- Genre: News show
- Created by: Laura Flores
- Presented by: Gustavo Adolfo Infante Mónica Noguera Michelle Ruvalcaba

Production
- Production locations: Mexico City, Mexico (2017–present)
- Camera setup: Multi-camera
- Running time: 120 minutes (including commercials)
- Production company: Grupo Imagen

Original release
- Network: Imagen Televisión
- Release: July 24, 2017 – present

Related
- No Lo Cuentes;

= De Primera Mano =

De Primera Mano (English: First Hand) is a Mexican entertainment news show produced and broadcast by Imagen Televisión since July 24, 2017. The program is characterized by providing information on the latest shows, from which the criticism and opinion of the conductors will be more objective and direct towards the most controversial and shocking of artists in general.
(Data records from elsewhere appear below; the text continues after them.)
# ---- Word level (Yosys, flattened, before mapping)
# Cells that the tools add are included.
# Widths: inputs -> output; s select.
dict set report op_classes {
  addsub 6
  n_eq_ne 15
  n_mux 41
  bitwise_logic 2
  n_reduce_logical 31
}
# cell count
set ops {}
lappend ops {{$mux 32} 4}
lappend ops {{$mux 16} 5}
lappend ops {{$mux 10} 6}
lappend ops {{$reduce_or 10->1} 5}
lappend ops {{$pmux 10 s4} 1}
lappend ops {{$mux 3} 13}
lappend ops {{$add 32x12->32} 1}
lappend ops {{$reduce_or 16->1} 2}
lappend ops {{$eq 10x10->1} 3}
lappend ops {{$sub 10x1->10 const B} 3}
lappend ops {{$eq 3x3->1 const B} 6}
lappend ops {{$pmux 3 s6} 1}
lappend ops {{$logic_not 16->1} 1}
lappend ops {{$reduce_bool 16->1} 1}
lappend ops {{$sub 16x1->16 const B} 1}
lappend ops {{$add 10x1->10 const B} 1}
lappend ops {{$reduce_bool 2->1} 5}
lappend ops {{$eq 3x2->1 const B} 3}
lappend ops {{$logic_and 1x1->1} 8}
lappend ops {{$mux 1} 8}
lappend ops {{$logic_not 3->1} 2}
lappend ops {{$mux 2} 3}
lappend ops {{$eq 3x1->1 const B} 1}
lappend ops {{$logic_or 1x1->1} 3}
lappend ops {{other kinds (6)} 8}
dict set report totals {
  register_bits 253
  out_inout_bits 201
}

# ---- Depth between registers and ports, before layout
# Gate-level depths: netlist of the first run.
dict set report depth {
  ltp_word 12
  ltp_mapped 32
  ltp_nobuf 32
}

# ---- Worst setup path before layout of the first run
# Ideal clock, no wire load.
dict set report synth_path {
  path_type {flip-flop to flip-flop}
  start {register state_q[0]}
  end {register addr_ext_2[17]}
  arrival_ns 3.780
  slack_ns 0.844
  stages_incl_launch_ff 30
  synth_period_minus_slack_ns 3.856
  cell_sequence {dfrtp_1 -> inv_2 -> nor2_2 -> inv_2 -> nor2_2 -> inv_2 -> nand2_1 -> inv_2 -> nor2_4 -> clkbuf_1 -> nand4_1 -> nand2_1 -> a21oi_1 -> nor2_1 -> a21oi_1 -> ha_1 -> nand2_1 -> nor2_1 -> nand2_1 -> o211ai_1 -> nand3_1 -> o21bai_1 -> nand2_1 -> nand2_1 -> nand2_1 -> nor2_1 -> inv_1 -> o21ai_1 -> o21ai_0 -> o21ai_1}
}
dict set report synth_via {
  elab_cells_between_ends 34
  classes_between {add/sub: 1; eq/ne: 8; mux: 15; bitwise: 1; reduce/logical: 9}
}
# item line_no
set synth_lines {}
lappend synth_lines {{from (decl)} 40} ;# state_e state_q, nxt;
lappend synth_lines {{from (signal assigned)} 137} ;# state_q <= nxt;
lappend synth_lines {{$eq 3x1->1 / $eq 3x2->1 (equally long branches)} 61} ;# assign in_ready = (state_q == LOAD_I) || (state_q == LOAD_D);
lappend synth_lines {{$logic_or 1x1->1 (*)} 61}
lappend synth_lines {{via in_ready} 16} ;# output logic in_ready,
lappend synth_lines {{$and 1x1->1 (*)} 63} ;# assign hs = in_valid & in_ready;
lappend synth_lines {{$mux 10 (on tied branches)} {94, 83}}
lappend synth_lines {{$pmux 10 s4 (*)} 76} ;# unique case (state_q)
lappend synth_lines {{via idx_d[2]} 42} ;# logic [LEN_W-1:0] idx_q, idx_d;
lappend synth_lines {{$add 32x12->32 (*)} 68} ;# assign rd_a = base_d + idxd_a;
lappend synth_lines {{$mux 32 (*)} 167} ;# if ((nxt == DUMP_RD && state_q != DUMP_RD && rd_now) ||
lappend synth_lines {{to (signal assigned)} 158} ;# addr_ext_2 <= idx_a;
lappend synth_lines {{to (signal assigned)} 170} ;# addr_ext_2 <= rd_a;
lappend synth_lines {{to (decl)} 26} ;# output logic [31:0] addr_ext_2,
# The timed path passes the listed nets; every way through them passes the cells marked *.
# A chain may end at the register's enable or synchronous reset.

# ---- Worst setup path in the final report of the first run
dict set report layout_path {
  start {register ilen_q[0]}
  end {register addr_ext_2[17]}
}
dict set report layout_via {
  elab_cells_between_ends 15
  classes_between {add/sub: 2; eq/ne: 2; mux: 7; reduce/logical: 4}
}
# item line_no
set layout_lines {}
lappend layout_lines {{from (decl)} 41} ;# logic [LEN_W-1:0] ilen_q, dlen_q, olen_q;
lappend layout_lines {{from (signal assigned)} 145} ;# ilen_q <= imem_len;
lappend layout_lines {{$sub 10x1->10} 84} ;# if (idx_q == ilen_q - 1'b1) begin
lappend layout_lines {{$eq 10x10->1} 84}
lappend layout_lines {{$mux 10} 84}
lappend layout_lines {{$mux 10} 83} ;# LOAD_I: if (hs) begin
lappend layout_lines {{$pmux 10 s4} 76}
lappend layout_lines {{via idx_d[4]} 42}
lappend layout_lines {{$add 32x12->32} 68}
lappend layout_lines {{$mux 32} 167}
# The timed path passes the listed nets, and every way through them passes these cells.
It is broadcast live from the studios of Ciudad Imagen on Av. Copilco, Coyoacán in Mexico City, Mexico, and is hosted by Gustavo Adolfo Infante, Mónica Noguera and Michelle Ruvalcaba. It currently airs Monday through Friday from 15:00 p.m to 17:00 p.m (UTC).

==Promotion==
For the promotion of the program, three spots were recorded accompanied by star figures such as the actress Itatí Cantoral, accompanied by her daughter Maria Itatí, Lis Vega and the conductor and actor, Raúl Magaña.

==Presenters==
- Gustavo Adolfo Infante (2017–present)
- Mónica Noguera (2017–present)
- Michelle Ruvalcaba (2017–present)

===Former===
- Alexia Almeida (2017–18)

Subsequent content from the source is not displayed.